Friday, 21 May 2010

Twice the Speed of Life



For some reason, I was at work tonight, missing this blog like nothing else.

Maybe I miss having people read things I write.
Maybe I miss the people I've met writing this blog (and W2TBL).

Or maybe, just maybe, I miss the actual act of writing.

I haven't written anything I felt is worthwhile in a long time. I've been so wrapped up in living life lately, in the daily grind of my job and my flat and my attempts to write, that I never feel like I have time to chronicle it all. It may also be that the people who I initially began writing this blog for have become such a part of my life that I would feel strange writing about our adventures in such a public forum.

And then I heard this song. I downloaded the album on my iPhone from the bowels of the kitchen at work whilst on shift (gotta love technology for that ;P) and I was listening to it, praying it would get me through an unexpectedly brutal shift, when it happened: I shuddered with the realization that my life is speeding by at twice the speed of life.

It's such a beautiful concept. The Speed of Life. Mine seems to be barreling by at an unbelievable speed right now and I wish I could just grab it by the collar and hold it back, slow it down, so that I can breathe a little less frantically. How the hell did I get to be 27? I wish I could just hit the pause button on life and try to catch up to how old I'm supposed to be.

Only life never works like that, now, does it? It never slows down when you want it to. That's the beauty of it. You have to learn when to savour that feeling, that incredible flavour of the unforgettable.

My birthday this year was understated. It was on purpose.
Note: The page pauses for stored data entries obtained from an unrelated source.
===== config.mk =====
export PLATFORM = sky130hd
export DESIGN_NAME = tsw_queue
export DESIGN_NICKNAME = d
export VERILOG_FILES = /design/src/hdl/tsw_pkg.sv /design/src/hdl/tsw_queue.sv
export SDC_FILE = /design/constraint.sdc
export NUM_CORES = 1
export LEC_CHECK = 0
export BUFFER_PORTS_ARGS = -buffer_cell sky130_fd_sc_hd__clkbuf_2
export CAP_MARGIN = 20
export CORE_ASPECT_RATIO = 0.75
export CORE_MARGIN = 4
export CORE_UTILIZATION = 31
export CTS_BUF_LIST = sky130_fd_sc_hd__clkbuf_16
export CTS_CLUSTER_SIZE = 28
export DETAILED_ROUTE_END_ITERATION = 7
export PLACE_DENSITY = 0.62
export SLEW_MARGIN = 20
export SYNTH_ARGS = -nofsm -noshare
export SYNTH_HDL_FRONTEND = slang
export SYNTH_SLANG_ARGS = --single-unit

===== constraint.sdc =====
create_clock -name clk -period 1.65 [get_ports clk]
set_clock_uncertainty 0.15 [all_clocks]
set_input_delay 0.495 -clock clk [delete_from_list [all_inputs] [get_ports clk]]
set_output_delay 0.495 -clock clk [all_outputs]
set_load 0.1 [all_outputs]

===== src/hdl/tsw_pkg.sv =====
`timescale 1ns / 1ps
`default_nettype none
// ----------------------------------------------------------------------------
// tsw_pkg
// shared types and constants of the wrap-addressed bilinear texture sampler
// ----------------------------------------------------------------------------
package tsw_pkg;

    localparam int DEF_MAX_WIDTH       = 256;
    localparam int DEF_MAX_HEIGHT      = 256;
    localparam int DEF_COORD_FRAC_BITS = 16;
    localparam int QUEUE_DEPTH         = 4;

    localparam int CFG_ADDR_W = 3;
    localparam int CFG_DATA_W = 32;
    localparam int SIZE_REG_W = 9;

    localparam logic REG_TEX_WIDTH  = 1'b0;
    localparam logic REG_TEX_HEIGHT = 1'b1;

    localparam logic [SIZE_REG_W-1:0] SIZE_RESET = 9'd256;

    // item class handed from front to back
    typedef struct packed {
        logic is_sample;
        logic wr_en;
        logic bil;
    } tsw_ctl_t;

endpackage

`default_nettype wire


===== src/hdl/tsw_queue.sv =====
`timescale 1ns / 1ps
`default_nettype none
// ----------------------------------------------------------------------------
// tsw_queue
// short item queue between the front and the back
// ----------------------------------------------------------------------------
module tsw_queue
    import tsw_pkg::*;
#(
    parameter int WIDTH = 8,
    parameter int DEPTH = QUEUE_DEPTH
)
(
    input  wire logic             clk,
    input  wire logic             rst_n,
    input  wire logic             push,
    input  wire logic [WIDTH-1:0] push_data,
    output logic                  full,
    input  wire logic             pop,
    output logic                  pop_valid,
    output logic [WIDTH-1:0]      pop_data
);

    localparam int PW = $clog2(DEPTH);
    localparam int CW = $clog2(DEPTH + 1);

    logic [WIDTH-1:0] entry_reg [DEPTH];
    logic [PW-1:0]    head_reg;
    logic [PW-1:0]    tail_reg;
    logic [CW-1:0]    count_reg;
    logic [CW-1:0]    count_next;

    assign full      = count_reg == CW'(DEPTH);
    assign pop_valid = count_reg != '0;
    assign pop_data  = entry_reg[head_reg];

    always_comb
    begin
        count_next = count_reg;
        if (push && !pop)
        begin
            count_next = count_reg + CW'(1);
        end
        else if (pop && !push)
        begin
            count_next = count_reg - CW'(1);
        end
    end

    always_ff @(posedge clk or negedge rst_n)
    begin
        if (!rst_n)
        begin
            head_reg  <= '0;
            tail_reg  <= '0;
            count_reg <= '0;
        end
        else
        begin
            count_reg <= count_next;
            if (push)
            begin
                tail_reg <= (tail_reg == PW'(DEPTH - 1)) ? '0 : tail_reg + PW'(1);
            end
            if (pop)
            begin
                head_reg <= (head_reg == PW'(DEPTH - 1)) ? '0 : head_reg + PW'(1);
            end
        end
    end

    always_ff @(posedge clk)
    begin
        if (push)
        begin
            entry_reg[tail_reg] <= push_data;
        end
    end

`ifndef SYNTH
    a_no_overflow: assert property (@(posedge clk) disable iff (!rst_n)
        !(push && full))
        else $error("queue push while full");

    a_no_underflow: assert property (@(posedge clk) disable iff (!rst_n)
        !(pop && !pop_valid))
        else $error("queue pop while empty");

    a_count_track: assert property (@(posedge clk) disable iff (!rst_n)
        (push && !pop) |=> (count_reg == $past(count_reg) + CW'(1)))
        else $error("queue count lost a push");

    a_count_bound: assert property (@(posedge clk) disable iff (!rst_n)
        count_reg <= CW'(DEPTH))
        else $error("queue count out of range");
`endif

endmodule

`default_nettype wire


Word level (Yosys, flattened, before mapping)
Memory sizes are Yosys's and may differ from the RTL's. Index checks and enable logic that the tools add are counted.

Add/sub/neg operators: 4. $mul: 0. Div/mod/pow operators: 0. $lt $le $gt $ge: 0. Equality and inequality tests: 3. Shifts and indexed selects: 0. Multiplexer cells: 6. Bitwise gates (word level): 0. Reduce and logical (&&, ||, !) cells: 6.

Operators with widths (count): $mux W3 (2); $add A2 B1 Y2 const B (2); $eq A2 B2 Y1 const B (2); $mux W2 (2); $add A3 B1 Y3 const B (1); $eq A3 B3 Y1 const B (1); $reduce_bool A3 Y1 (1); $sub A3 B1 Y3 const B (1); $logic_and A1 B1 Y1 (2); $logic_not A1 Y1 (2); $mux W1 (2); $reduce_bool A2 Y1 (1).

Bits in registers: 7. Bits in latches: 0. Bits in writable memories: 32. Bits in read-only memories: 0. Bits of input ports: 12. Memories: 1.

Memories: entry_reg (words 4, bits a word 8, rd ports 1, clocked after Yosys merged registers in 0, write ports 1, line tsw_queue.sv:27) `logic [WIDTH-1:0] entry_reg [DEPTH];`.

Longest topological paths before layout
Gate-level depths: netlist of the first run.

Depth after elaboration: 4. Mapped depth: 7.

Worst setup path before layout of the first run
OpenSTA, ideal clock, no wires.

Path type: register to output. From: register count_reg[0]. To: output full. Data arrival time: 2629 ps. Required time: 1005 ps. Setup slack: -1624 ps. Cell stages (with the launch flop): 2. Cells stage by stage: dfrtp_1 -> nor3b_1.

Cells in the longest elaborated chain, start to end: 1.

RTL lines: from (decl) (line tsw_queue.sv:30) `logic [CW-1:0] count_reg;`; from (signal assigned) (line tsw_queue.sv:60) `count_reg <= count_next;`; $eq A3 B3 Y1 (line tsw_queue.sv:33) `assign full = count_reg == CW'(DEPTH);`; to (decl) (line tsw_queue.sv:18) `output logic full,`.

Every way passes these cells.

Worst setup path after layout of the first run
From: register head_reg[0]. To: output pop_data[1].

Cells in the longest elaborated chain, start to end: 1.

RTL lines: from (decl) (line tsw_queue.sv:28) `logic [PW-1:0] head_reg;`; from (signal assigned) (line tsw_queue.sv:67) `head_reg <= (head_reg == PW'(DEPTH - 1)) ? '0 : head_reg + PW'(1);`; $mem_v2 Z4 W8; to (decl) (line tsw_queue.sv:21) `output logic [WIDTH-1:0] pop_data`.

Every way passes these cells.

==> out/results.ini, run 1 <==
[yosys]
synth_fp_nets=98
ys_types=17
yosys.area.top_type=edfxtp_1
synth_cells=79
seq_area_frac_synth_pct=72.4
syn_area_per_cell_um2=19.9
yosys-top-cells-area=edfxtp_1, mux4_2, dfrtp_1, ha_1, mux2_2
yosys_warnings=0
synth_top_area_share_pct=61.2
syn_area_um2=1570
synth-seq-cells=39

[drt]
route.met2.wl_mm=1.23
m1WireLength_mm=1.09
postRouteAntennaNets=0
routed_wl_mm=2.46
wl_met3_um=94
drc=0
top_layer=met4
wire_per_inst_um=13.4
drtIter0Drc=50
drtPass1Iterations=4
via_per_inst=4.33
vias=797

[place]
numPortBuffers=21
dp_hpwl_mm=1.91
dp_cells=172
gp_congestion=0.684

[worst_setup_path]
reg2reg_to=count_reg[2]
worst-r2r-setup-slack_ps=70
path_class=reg2out
rr_startpoint=count_reg[0]
reg2reg_depth=6
crit_path_max_fanout=5
arrival_ps=1520
startpoint_type=flop
worst_setup_path_end_kind=output pin
required_ps=1000

[floorplan]
dieArea_um2=6280
ios=22
core_area_um2=4900
num_rows=22
initial_core_util_pct=32.0
fp.dieW_um=90.2
die_y_um=69.6

[worst_hold_path]
whs_endpoint=entry_reg[2][4]
min_path_type=in2reg
hold_depth=1
hp-start=push_data[4]

[sta]
holdWs_ps=286
tightest_slew_ps=246
hold_viol=0
period_share_pct=131
finalMaxSlewViolations=0
clock.fmax_mhz=461
setup_tns_ps=-4460
fin_ws_ps=-519
slew_headroom_pct=83.6
min_period_ps=2170
setup_violations=10
rsz0062_at_grt=yes

[global_route]
grt_max_degree=13
first_global_vias=839
grt_pass1_wl_mm=4.16
gr-total-overflow=0
antenna_found_initial=0
gr-usage-all-layers_pct=8.75

[cts]
clk_path_buf_depth=2
path_clk_slew_ps=50
insertion_delay_ps=270
numCtsBuffers=5
cts_root_buf=clkbuf_16
cts_sinks=39
htree_num_levels=2
cts_tree=built

[cells_and_area]
fillers=421
largest_reg_flops=32
fin_cells=184
syn_to_final_growth_pct=43.4
multiInputGateArea_um2=434
ff_latch_area_um2=1140
drive_gt1_share_pct=50.8
num_antenna_cells=0
fin_util_pct=46.0
nets=142

[run_status]
violations=setup timing
outcome=complete, but fails checks

[run]
drv_cap=0

-- logic make-up (layout without fill, tap and decap cells) --
group | count (synthesis) | count (layout) | synth area share, %
muxes | 11 | 11 | 13.6
DFF | 39 | 39 | 72.4
AOI/OAI and AO/OA | 2 | 2 | 0.637
xor gates and xnor gates | 3 | 3 | 1.67
buffers and inverters | 6 | 51 | 1.99
adders and majority gates | 7 | 7 | 6.06
and+or+nand+nor | 11 | 11 | 3.67
-- metrics by stage --
step | area (um2) | setup WS [ps]
floorplan | 1610 | -277
global placement | 2050 | -248
detailed placement | 2050 | -252
CTS | 2230 | -546
global route | 2250 | -581
finish | 2250 | -519
-- worst max-delay path by stage --
stage / from / cells after the start / endpoint
floorplan: head_reg[0] / 2 / pop_data[0]
global placement: pop / 8 / count_reg[2]
detailed placement: pop / 6 / count_reg[1]
CTS: head_reg[0] / 3 / pop_data[5]
global route: head_reg[0] / 3 / pop_data[1]
finish: head_reg[0] / 3 / pop_data[1]
-- cell usage in the layout, fill, tap and decap left out, drive strengths merged --
cell         Yosys  routed
buf              2      28
o21ai            2       2
and2             4       4
xor2             2       2
clkbuf           0      15
clkinv           0       1
mux2             3       3
clkinvlp         0       1
dlygate4sd3      0       1
inv              4       5
xnor2            1       1
nor3b            1       1
edfxtp          32      32
or3              1       1
fa               1       1
mux4             8       8
dfrtp            7       7
ha               6       6
nor2             3       3
nand2            2       2
-- worst max-delay path, cell delays in order (launching register included) --
cell and delay (ps):
dfrtp_1 370, buf_6 150, mux4_2 540, buf_12 190
-- cell usage after synthesis --
| cell | count |
|---|---|
| nand2_1 | 2 |
| and2_1 | 4 |
| or3_1 | 1 |
| ha_1 | 6 |
| mux2_2 | 3 |
| buf_6 | 1 |
| o21ai_0 | 2 |
| edfxtp_1 | 32 |
| fa_1 | 1 |
| xnor2_1 | 1 |
| nor3b_1 | 1 |
| dfrtp_1 | 7 |
| mux4_2 | 8 |
| buf_2 | 1 |
| inv_1 | 4 |
| nor2_1 | 3 |
| xor2_1 | 2 |
-- metal layers --
layer	up-vias	track usage [%]
li1	390	-
met1	387	10.3
met2	14	14.2
met3	6	2.93
met4	0	4.58
met5	-	0
-- layout make-up --
type	count	share of cell area, %
timing repair buffer	39	19.4
clock buffer	5	5.56
inverter	4	1.22
sequential	39	50.5
tap	60	3.33
clock inverter	3	0.722
multi-input combinational	34	19.3
-- repair_timing --
| action | in CTS | in global routing |
|---|---|---|
| resized for setup | 4 | 4 |
| endpoints found under the hold margin | 7 | 0 |
| pin swaps | 2 | 4 |
| hold buffers | 1 | 0 |
| setup buffers | 1 | 2 |
| setup endpoints to repair | 10 | 12 |
Power of run 1 is left out: the tool's default activity adds up to more than one toggle a clock period on the data nets, which glitch-free logic cannot reach.
==> run 2, diff against run 1 <==
==> constraint.sdc (replaced) <==
create_clock -name clk -period 1.65 [get_ports clk]
set_clock_uncertainty 0.15 [all_clocks]
set_input_delay 0.0825 -clock clk [delete_from_list [all_inputs] [get_ports clk]]
set_output_delay 0.0825 -clock clk [all_outputs]
set_load 0.1 [all_outputs]
==> run 2 against run 1 <==
The run still ends with setup timing left. Core utilization is 0.13 points lower. Non-clock buffer count is 3 higher. Die area stayed put. First-iteration DRC count is 50% higher. Highest routed layer unchanged.
==> out/results.ini, run 2 (synthesis results as in run 1) <==
[cells_and_area]
syn_to_final_growth_pct=43.0
largest_reg_flops=32
drive_gt1_share_pct=39.4
fin_util_pct=45.8
num_antenna_cells=0
final_area_um2=2250
fillers=428
final_common_cell=edfxtp_1
nets=145
layout_common_cells=edfxtp_1, dlygate4sd3_1, clkbuf_2, buf_12, mux4_2

[sta]
clock.fmax_mhz=559
hold_viol=0
fin_ws_ps=-138
setup_violations=8
tightest_slew_ps=302
rsz0062_at_grt=yes
min_period_ps=1790
setup_tns_ps=-907
period_share_pct=108
finalMaxSlewViolations=0
slew_headroom_pct=80.0

[worst_setup_path]
cp_cell_sequence=buf_6 > mux4_2 > buf_12
crit_slowest_cell=mux4_2
critPathLaunch=head_reg[0]
slowest_delay_ps=550
rr_startpoint=count_reg[0]
reg2reg_to=count_reg[2]
worst_setup_path_end_kind=output pin
worst-r2r-setup-slack_ps=110
arrival_ps=1560
startpoint_type=flop
path_class=reg2out
required_ps=1420
crit_path_max_fanout=5
reg2reg_depth=4
crit_path_end=pop_data[0]

[drt]
via_per_inst=4.42
vias=826
drtPass1Iterations=4
postRouteAntennaNets=0
drtIter0Drc=75
top_layer=met4
wl_met3_um=152
wire_per_inst_um=14.4
route.met2.wl_mm=1.46
m1WireLength_mm=1.02
drc=0
routed_wl_mm=2.69

[floorplan]
num_rows=22
dieArea_um2=6280
die_y_um=69.6
core_area_um2=4900
fp.dieW_um=90.2
initial_core_util_pct=32.0
ios=22

[global_route]
grt_max_degree=13
antenna_found_initial=0
gr-usage-all-layers_pct=9.78
first_global_vias=871
gr-total-overflow=0
grt_pass1_wl_mm=4.46

[cts]
cts_tree=built
htree_num_levels=2
cts_sinks=39
cts_root_buf=clkbuf_16
numCtsBuffers=5
path_clk_slew_ps=50
insertion_delay_ps=280
clk_path_buf_depth=2

[run_status]
violations=setup timing
outcome=complete, but fails checks

[place]
dp_hpwl_mm=1.90
place_area_um2=1970
gp_congestion=0.675
numPortBuffers=21
dp_slack_ps=110

[worst_hold_path]
min_path_type=in2async

[run]
drv_cap=0

==> run 2: cell count changes in the layout (fill, tap and decap cells not counted), sizes merged <==
cell | previous run | this run
buf | 28 | 18
clkbuf | 15 | 17
dlygate4sd3 | 1 | 12
==> run 2: worst max-delay path: cells and delay by family (launching register included) <==
family | cells | cell delay (ps)
buf+inv | 2 | 350
flops | 1 | 380
mux | 1 | 550
==> run 2: worst min path at each step <==
stage	end	slack (ps)
final	tail_reg[0]	30
after global routing	tail_reg[0]	60
after CTS	tail_reg[0]	30
after detailed placement	tail_reg[0]	-210
after global placement	count_reg[0]	-220
after floorplan	count_reg[0]	-360
==> run 2: layout make-up <==
type                            count  area (um2)  share of cell area, %
Clock buffer                        5         125                   5.57
Inverter                            4        15.0                  0.669
Timing Repair Buffer               42         463                   20.6
Tap cell                           60        75.1                   3.34
Clock inverter                      3        16.3                  0.724
Multi-Input combinational cell     34         414                   18.4
Sequential cell                    39        1140                   50.6
==> run 2: stage by stage <==
step,cells,hold slack [ps]
floorplan,79,-363
global placement,166,-223
detailed placement,166,-213
CTS,186,26.0
global route,187,56.1
finish,187,29.5
==> run 2: layer usage <==
layer  global-route usage, %  up-vias
met1                    10.3      405
met3                    4.01        5
met4                    5.60        0
met5                       0        -
li1                        -      393
met2                    16.6       23
==> run 2: repair_timing <==
item,4_1_cts,5_1_grt
setup buffers,0,1
hold buffers,12,0
endpoints found under the hold margin,43,0
pin swaps,0,0
setup endpoints to repair,9,8
gates resized for setup,3,1
Power of run 2 is left out for the same reason.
I deliberately didn't try to re-do my 26th birthday. Mostly because nothing could top it. And I knew it. Even that night, over a year ago now, I could taste it in the air on Mount Washington: there was never going to be another night like that. One night wherein I met someone for the first time who I already knew I loved more than life. One night in which I would sit in a King size bed opening presents I knew I could never deserve drinking peach champagne and giggling like an idiot about Kris Letang. One night in which everything was changing even as I was drawing breath, trying to catch it for a second, to nail down that flavour in the air, that sweet, tangy taste of love, friendship and a peak moment of my life.

This year, I met someone at the Phoenix airport, rather than being the one met. This year, I got gifts that made me giggle and cry. This year, I drank beer and happy-hour margaritas instead of red wine. This year, I wasn't overwhelmed... and yet I was. This year, I spent my birthday with someone I love dearly, someone whose mere willingness to fly to Arizona to lay in the sun for a few days was her real gift to me. Her generosity and spontaneity put me to shame. And my birthday still ended up being its own little miracle.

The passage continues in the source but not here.